Edmond Heuzé, Père Ubu rides to war
Discouraged, Heuzé took up a tailoring job at the department store La Samaritaine. But when his portrait of Suzanne Valadon was accepted by the 1902 Salon d’Automne, he resolved to devote himself to art. To support himself, Heuzé took a job as a dancer at the Moulin Rouge, where he danced with La Goulue. For two years he entered dance competitions across Europe under the name Williams. He also taught the painter Maurice Utrillo, who was the son of Suzanne Valadon. He described Utrillo, in a nice turn of phrase, as “a genius without talent.”

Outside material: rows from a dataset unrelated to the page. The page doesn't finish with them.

[config.mk]
export PLATFORM = sky130hd
export DESIGN_NAME = true_strength_index
export DESIGN_NICKNAME = d
export VERILOG_FILES = /design/src/rtl/tsi_pkg.sv /design/src/rtl/tsi_lane.sv /design/src/rtl/tsi_dp.sv /design/src/rtl/tsi_ctrl.sv /design/src/rtl/true_strength_index.sv
export SDC_FILE = /design/constraint.sdc
export NUM_CORES = 2
export LEC_CHECK = 0
export BUFFER_PORTS_ARGS = -buffer_cell sky130_fd_sc_hd__buf_2
export CAP_MARGIN = 20
export CORE_UTILIZATION = 30
export DETAILED_ROUTE_END_ITERATION = 7
export PLACE_DENSITY_LB_ADDON = 0.15
export SETUP_SLACK_MARGIN = 0.05
export SLEW_MARGIN = 30
export SYNTH_ARGS = -nofsm -noshare
export SYNTH_HDL_FRONTEND = slang
export SYNTH_SLANG_ARGS = --single-unit
[constraint.sdc]
create_clock -name clk_i -period 12.8 [get_ports clk_i]
set_clock_uncertainty 0.15 [all_clocks]
set_input_delay 2.56 -clock clk_i [delete_from_list [all_inputs] [get_ports clk_i]]
set_output_delay 2.56 -clock clk_i [all_outputs]
set_load 0.01 [all_outputs]
[src/two_bit_spread_line_codec_unit.sv]
// an accepted word is registered, its results then go to the result register
// throughput: one input word per cycle while m_tready is high and each word yields
// at most one result; a word with n results holds the result register until all are
// taken (4 or 12 for a send); the next input word is taken with the last of them
// reset: arst_n clears all control state and loads timeout_limit with 500
// results are unaffected by stalls on either side
module two_bit_spread_line_codec_unit (
	input  logic        clk,
	input  logic        arst_n,
	// apb configuration
	input  logic        psel,
	input  logic        penable,
	input  logic        pwrite,
	input  logic [2:0]  paddr,
	input  logic [31:0] pwdata,
	output logic [31:0] prdata,
	output logic        pready,
	// input stream
	input  logic        s_tvalid,
	output logic        s_tready,
	input  logic [7:0]  s_tdata,  // data_byte
	input  logic [1:0]  s_tuser,  // req_type
	input  logic        s_tlast,  // end_of_command
	// result stream
	output logic        m_tvalid,
	input  logic        m_tready,
	output logic [15:0] m_tdata,  // out_byte [7:0], connected [8], zero fill
	output logic [1:0]  m_tuser,  // out_kind
	output logic        m_tlast   // last
);

	logic [15:0] limit_q;
	logic        v_s1, eoc_s1;
	logic [1:0]  type_s1;
	logic [7:0]  data_s1;
	logic        busy_q;
	logic [tbslc_pkg::CNT_W-1:0] cnt_q, idx_q;
	tbslc_pkg::res_word_t [tbslc_pkg::MAX_RESULTS-1:0] words_q;
	tbslc_pkg::res_list_t list;
	tbslc_pkg::res_word_t cur;
	logic        is_last, last_take, advance;

	// configuration register
	assign pready = 1'b1;
	assign prdata = (paddr[2] == tbslc_pkg::REG_TIMEOUT) ? {16'd0, limit_q} : 32'd0;

	always_ff @(posedge clk or negedge arst_n) begin
		if (!arst_n)
			limit_q <= tbslc_pkg::TIMEOUT_RESET;
		else if (psel && penable && pwrite && paddr[2] == tbslc_pkg::REG_TIMEOUT)
			limit_q <= pwdata[15:0];
	end

	// handshake between input register and result register
	assign is_last   = (idx_q == cnt_q - tbslc_pkg::CNT_W'(1));
	assign last_take = busy_q && m_tready && is_last;
	assign advance   = v_s1 && (!busy_q || last_take);
	assign s_tready  = !v_s1 || advance;

	// input register
	always_ff @(posedge clk or negedge arst_n) begin
		if (!arst_n)
			v_s1 <= 1'b0;
		else if (s_tvalid && s_tready)
			v_s1 <= 1'b1;
		else if (advance)
			v_s1 <= 1'b0;
	end

	always_ff @(posedge clk) begin
		if (s_tvalid && s_tready) begin
			type_s1 <= s_tuser;
			data_s1 <= s_tdata;
			eoc_s1  <= s_tlast;
		end
	end

	tbslc_core u_core (
		.clk            (clk),
		.arst_n         (arst_n),
		.step           (advance),
		.req_type       (type_s1),
		.data_byte      (data_s1),
		.end_of_command (eoc_s1),
		.timeout_limit  (limit_q),
		.list           (list)
	);

	// result register and word index
	always_ff @(posedge clk or negedge arst_n) begin
		if (!arst_n) begin
			busy_q <= 1'b0;
			cnt_q  <= '0;
			idx_q  <= '0;
		end else if (advance) begin
			busy_q <= (list.count != '0);
			cnt_q  <= list.count;
			idx_q  <= '0;
		end else if (busy_q && m_tready) begin
			if (is_last)
				busy_q <= 1'b0;
			else
				idx_q <= idx_q + tbslc_pkg::CNT_W'(1);
		end
	end

	always_ff @(posedge clk) begin
		if (advance)
			words_q <= list.words;
	end

	// output word
	assign cur      = words_q[idx_q];
	assign m_tvalid = busy_q;
	assign m_tuser  = cur.kind;
	assign m_tdata  = {7'd0, cur.conn, cur.data};
	assign m_tlast  = is_last;

	// shown word always lies within the loaded list
	a_idx: assert property (@(posedge clk) disable iff (!arst_n) busy_q |-> idx_q < cnt_q)
		else $error("result index beyond count");

endmodule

In 1908, Heuzé had his first solo exhibition, at the galerie Berthe Weill. The following year he went to Saint Petersburg, where he was the curator of the art collection of Grand Duke Nicolas. On the outbreak of WWI Edmond Heuzé returned to Paris to join up, but was only mobilized for a few months. In Paris he survived doing odd jobs in Les Halles. Continuing with his own art, Heuzé also acted as an intermediary between collectors and artists such as Picasso, Vlaminck, and Valadon. This led to Heuzé being appointed artistic director of the galerie Sagot in rue Lafitte. In 1920 Heuzé exhibited at Bernheim alongside Maurice Asselin, Emily Charmy, and Lucien Mainssieux.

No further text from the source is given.